To Lease or Buy: The Cost of Solar Panels

cost of solar panels

The debate over whether it is better for consumers to buy or lease residential solar energy systems appears to be heating up in states around the country. At the center of the debate is the issue of cost-effectiveness. Supporters argue that leasing solar panels allows homeowners to tap into all the benefits of solar energy, quickly and with little upfront costs. Detractors maintain that buying solar panels is the better option because the much-touted cost benefits of leasing are only temporary and are wiped out in a few years.

Growing Popularity

As of the beginning of this year, over 1,200 cities in a total of 12 states and the District of Columbia permit solar energy companies to lease residential solar panels to consumers. In states like Massachusetts, over two-thirds of the 4,500 residential solar systems that have been installed so far, are leased. The same housing trend is repeating itself in other states that permit solar leasing such as Arizona, California, Colorado and Pennsylvania.
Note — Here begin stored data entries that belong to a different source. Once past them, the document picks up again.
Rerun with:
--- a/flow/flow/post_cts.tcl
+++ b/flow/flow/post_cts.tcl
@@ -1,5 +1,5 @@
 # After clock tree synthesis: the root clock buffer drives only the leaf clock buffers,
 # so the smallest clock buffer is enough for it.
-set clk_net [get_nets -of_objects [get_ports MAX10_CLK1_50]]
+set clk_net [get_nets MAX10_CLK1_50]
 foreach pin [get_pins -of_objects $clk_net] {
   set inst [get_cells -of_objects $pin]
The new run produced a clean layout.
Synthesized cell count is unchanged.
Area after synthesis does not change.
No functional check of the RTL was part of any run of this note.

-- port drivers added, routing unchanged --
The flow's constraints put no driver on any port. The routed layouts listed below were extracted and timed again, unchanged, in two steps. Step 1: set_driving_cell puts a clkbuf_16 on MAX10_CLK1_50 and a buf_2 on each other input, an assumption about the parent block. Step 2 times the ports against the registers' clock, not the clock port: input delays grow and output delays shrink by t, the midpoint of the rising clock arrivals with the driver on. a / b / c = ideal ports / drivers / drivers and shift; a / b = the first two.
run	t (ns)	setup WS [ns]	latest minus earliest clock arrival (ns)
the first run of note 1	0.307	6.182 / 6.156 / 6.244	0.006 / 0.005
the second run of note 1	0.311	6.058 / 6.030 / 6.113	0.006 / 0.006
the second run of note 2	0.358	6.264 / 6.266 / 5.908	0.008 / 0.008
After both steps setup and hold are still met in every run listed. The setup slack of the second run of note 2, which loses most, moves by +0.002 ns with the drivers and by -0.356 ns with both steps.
This design comes from an exercise in tuning for small area, a short achievable clock period and few clock cycles on the open sky130 flow, not from production work. Function was checked by simulation only, so behaviour that the tests miss may differ from the original. Power is estimated from default activity; no workload was simulated.

wip/raven:
## rs_cudu_v2
module rs_cudu_v2(
	input clock, reset,
	input sqrt_start, input [19:0] data_in,
	output sqrt_done, output [9:0] data_out
);
reg [2:0] cnt;		 
reg [9:0] q;		 
reg [9:0] r;		 
reg [1:0] pr;		 
reg neg;		 
reg done;
assign sqrt_done = done;
assign data_out = q;
function [12:0] seed;
	input [5:0] d;
	case (d)
		6'd0: seed = {3'd0, 10'd1023};
		6'd1: seed = {3'd1, 10'd0};
		6'd2: seed = {3'd1, 10'd1};
		6'd3: seed = {3'd1, 10'd2};
		6'd4: seed = {3'd2, 10'd1019};
		6'd5: seed = {3'd2, 10'd1020};
		6'd6: seed = {3'd2, 10'd1021};
		6'd7: seed = {3'd2, 10'd1022};
		6'd8: seed = {3'd2, 10'd1023};
		6'd9: seed = {3'd3, 10'd0};
		6'd10: seed = {3'd3, 10'd1};
		6'd11: seed = {3'd3, 10'd2};
		6'd12: seed = {3'd3, 10'd3};
		6'd13: seed = {3'd3, 10'd4};
		6'd14: seed = {3'd3, 10'd5};
		6'd15: seed = {3'd3, 10'd6};
		6'd16: seed = {3'd4, 10'd1015};
		6'd17: seed = {3'd4, 10'd1016};
		6'd18: seed = {3'd4, 10'd1017};
		6'd19: seed = {3'd4, 10'd1018};
		6'd20: seed = {3'd4, 10'd1019};
		6'd21: seed = {3'd4, 10'd1020};
		6'd22: seed = {3'd4, 10'd1021};
		6'd23: seed = {3'd4, 10'd1022};
		6'd24: seed = {3'd4, 10'd1023};
		6'd25: seed = {3'd5, 10'd0};
		6'd26: seed = {3'd5, 10'd1};
		6'd27: seed = {3'd5, 10'd2};
		6'd28: seed = {3'd5, 10'd3};
		6'd29: seed = {3'd5, 10'd4};
		6'd30: seed = {3'd5, 10'd5};
		6'd31: seed = {3'd5, 10'd6};
		6'd32: seed = {3'd5, 10'd7};
		6'd33: seed = {3'd5, 10'd8};
		6'd34: seed = {3'd5, 10'd9};
		6'd35: seed = {3'd5, 10'd10};
		6'd36: seed = {3'd6, 10'd1011};
		6'd37: seed = {3'd6, 10'd1012};
		6'd38: seed = {3'd6, 10'd1013};
		6'd39: seed = {3'd6, 10'd1014};
		6'd40: seed = {3'd6, 10'd1015};
		6'd41: seed = {3'd6, 10'd1016};
		6'd42: seed = {3'd6, 10'd1017};
		6'd43: seed = {3'd6, 10'd1018};
		6'd44: seed = {3'd6, 10'd1019};
		6'd45: seed = {3'd6, 10'd1020};
		6'd46: seed = {3'd6, 10'd1021};
		6'd47: seed = {3'd6, 10'd1022};
		6'd48: seed = {3'd6, 10'd1023};
		6'd49: seed = {3'd7, 10'd0};
		6'd50: seed = {3'd7, 10'd1};
		6'd51: seed = {3'd7, 10'd2};
		6'd52: seed = {3'd7, 10'd3};
		6'd53: seed = {3'd7, 10'd4};
		6'd54: seed = {3'd7, 10'd5};
		6'd55: seed = {3'd7, 10'd6};
		6'd56: seed = {3'd7, 10'd7};
		6'd57: seed = {3'd7, 10'd8};
		6'd58: seed = {3'd7, 10'd9};
		6'd59: seed = {3'd7, 10'd10};
		6'd60: seed = {3'd7, 10'd11};
		6'd61: seed = {3'd7, 10'd12};
		6'd62: seed = {3'd7, 10'd13};
		6'd63: seed = {3'd7, 10'd14};
	endcase
endfunction
  ...
export LEC_CHECK = 0
export CAP_MARGIN = 20
export CORE_MARGIN = 2
export CORE_UTILIZATION = 40
export SETUP_SLACK_MARGIN = 2.8
export SLEW_MARGIN = 20
create_clock -name core_clock -period 5.0 [get_ports {clock}]
standard.sh (not shown) runs the stock make flow with config.mk's settings and CLKGATE_MAP_FILE= SYNTH_SCRIPT=/design/flow/synth_recipe.tcl, a recipe that flattens the netlist after the stock synthesis.
==> flow/flow/run.sh <==
#!/bin/bash
# The standard layout, with plain buf_1 cells as the port buffers and no
# half/full adder cells (added to the platform's don't-use list), so that
# ABC maps the adders from plain gates.
set -euo pipefail
export BUFFER_PORTS_ARGS="-buffer_cell sky130_fd_sc_hd__buf_1"
DU="sky130_fd_sc_hd__probe_p_8 sky130_fd_sc_hd__probec_p_8 sky130_fd_sc_hd__lpflow_bleeder_1 sky130_fd_sc_hd__lpflow_clkbufkapwr_1 sky130_fd_sc_hd__lpflow_clkbufkapwr_16 sky130_fd_sc_hd__lpflow_clkbufkapwr_2 sky130_fd_sc_hd__lpflow_clkbufkapwr_4 sky130_fd_sc_hd__lpflow_clkbufkapwr_8 sky130_fd_sc_hd__lpflow_clkinvkapwr_1 sky130_fd_sc_hd__lpflow_clkinvkapwr_16 sky130_fd_sc_hd__lpflow_clkinvkapwr_2 sky130_fd_sc_hd__lpflow_clkinvkapwr_4 sky130_fd_sc_hd__lpflow_clkinvkapwr_8 sky130_fd_sc_hd__lpflow_decapkapwr_12 sky130_fd_sc_hd__lpflow_decapkapwr_3 sky130_fd_sc_hd__lpflow_decapkapwr_4 sky130_fd_sc_hd__lpflow_decapkapwr_6 sky130_fd_sc_hd__lpflow_decapkapwr_8 sky130_fd_sc_hd__lpflow_inputiso0n_1 sky130_fd_sc_hd__lpflow_inputiso0p_1 sky130_fd_sc_hd__lpflow_inputiso1n_1 sky130_fd_sc_hd__lpflow_inputiso1p_1 sky130_fd_sc_hd__lpflow_inputisolatch_1 sky130_fd_sc_hd__lpflow_isobufsrc_1 sky130_fd_sc_hd__lpflow_isobufsrc_16 sky130_fd_sc_hd__lpflow_isobufsrc_2 sky130_fd_sc_hd__lpflow_isobufsrc_4 sky130_fd_sc_hd__lpflow_isobufsrc_8 sky130_fd_sc_hd__lpflow_isobufsrckapwr_16 sky130_fd_sc_hd__lpflow_lsbuf_lh_hl_isowell_tap_1 sky130_fd_sc_hd__lpflow_lsbuf_lh_hl_isowell_tap_2 sky130_fd_sc_hd__lpflow_lsbuf_lh_hl_isowell_tap_4 sky130_fd_sc_hd__lpflow_lsbuf_lh_isowell_4 sky130_fd_sc_hd__lpflow_lsbuf_lh_isowell_tap_1 sky130_fd_sc_hd__lpflow_lsbuf_lh_isowell_tap_2 sky130_fd_sc_hd__lpflow_lsbuf_lh_isowell_tap_4 sky130_fd_sc_hd__ha_1 sky130_fd_sc_hd__ha_2 sky130_fd_sc_hd__ha_4 sky130_fd_sc_hd__fa_1 sky130_fd_sc_hd__fa_2 sky130_fd_sc_hd__fa_4"
bash standard.sh "DONT_USE_CELLS=$DU" finish > make_finish.log 2>&1
Testbench counts of wip/raven, summed over its fixed seeds: cycles 32,008.
From an optimization exercise on the open Yosys and OpenROAD flow, aimed at small area; shortcuts taken in it are not production practice. Only simulation tests tie the RTL to the original design; equivalence was not proved. The clock cells of runs 1, 2 and 5 to 10 come from the design's own scripts or RTL, not from TritonCTS. The flow treats the clock pin as an ideal source. Dropping or thinning the clock tree relies on that and would not hold on a real chip. Power and IR drop assume default switching activity.

[config.mk]
export PLATFORM = sky130hd
export DESIGN_NAME = UART_FIFO
export DESIGN_NICKNAME = UART_FIFO
export VERILOG_FILES = /design/flow/design.v
export SDC_FILE = /design/flow/constraint.sdc
export NUM_CORES = 4
export LEC_CHECK = 0
export CAP_MARGIN = 20
export CORE_MARGIN = 2
export CORE_UTILIZATION = 70
export SLEW_MARGIN = 20
[constraint.sdc]
create_clock -name core_clock -period 20.0 [get_ports {clk}]
set_input_delay 4.0000 -clock core_clock [delete_from_list [all_inputs] [get_ports {clk}]]
set_output_delay 4.0000 -clock core_clock [all_outputs]
set_load 0.01 [all_outputs]
This design comes from an exercise in tuning for small area and a short achievable clock period on the open sky130 flow, not from production work.
At most, simulation tests tie the RTL to the original design; equivalence was not proved.

== job 3999 ==
## iq_comp
module iq_comp (
	input clk, RESETn,
	input freeze_iqcomp,
	input [1:0] op_mode,
	input [3:0] Ix, Qx,
	input signed [12:0] Wr_in, Wj_in,
	output reg signed [3:0] Iy, Qy,
	output wire settled,
	output reg signed [12:0] Wr, Wj
);
Settings: LEC_CHECK=0, CAP_MARGIN=20, CORE_MARGIN=2, CORE_UTILIZATION=40, CTS_BUF_LIST=sky130_fd_sc_hd__clkbuf_8, CTS_CLUSTER_DIAMETER=200, CTS_CLUSTER_SIZE=30, SETUP_SLACK_MARGIN=2.0, SLEW_MARGIN=20, SYNTH_HIERARCHICAL=1, SYNTH_MINIMUM_KEEP_SIZE=0; clock period 8.0 ns.
standard.sh (not shown) runs the stock make flow with config.mk's settings and CLKGATE_MAP_FILE= SYNTH_SCRIPT=/design/flow/synth_recipe.tcl, a recipe that flattens the netlist after the stock synthesis.
==> flow/flow/run.sh <==
#!/bin/bash
# Layout flow: the standard flow, with two changes:
#  - synthesis maps the RTL's leaf modules to the cells given in
#    flow/cells_map.v (via ORFS's SYNTH_CANONICALIZE_TCL hook);
#  - port buffers are buf_1 cells.
set -euo pipefail
here=$(pwd)
export SYNTH_CANONICALIZE_TCL="$here/flow/canon.tcl"
export BUFFER_PORTS_ARGS="-buffer_cell sky130_fd_sc_hd__buf_1"
bash standard.sh > "$here/standard.log" 2>&1
Other scripts of this flow, unchanged in this note and not shown: flow/flow/canon.tcl, flow/flow/cells_map.v, flow/flow/leaf_modules.txt
[inputs] job 3885 vs job 3999
Settings: CTS_CLUSTER_DIAMETER no longer set, was 200; CTS_CLUSTER_SIZE no longer set, was 30.
### Flow results
- Job 3885 -> job 3999: number of I/O port buffers delta 0, exact match
- Re final worst-path cycle share: no difference whatsoever between job 3885 and job 3999.
- Job 3885 did not stop at any stage, and its layout met the timing, design-rule and antenna checks.
- Reported for job 3885 and job 3999, clock skew turned out identical to the last digit.
No run of this note included a check of the RTL's function; only the layout flow was run.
Buying a Residential Solar Energy System

The premise of solar panel leasing is fairly simple. Buying and installing a solar system for residential use can cost a homeowner anywhere between $20,000 and $40,000. Factors that affect the cost include the location and size of the home, the number of solar panels that are required, the direction of the roof and the total kilowatts delivered by the system. Most solar panels for homes deliver between 3 and 7 kilowatts of energy when fully charged. In addition to the initial hardware and installation costs, homeowners also need to factor in permit and inspection costs and the costs associated with maintaining and monitoring the system over its life.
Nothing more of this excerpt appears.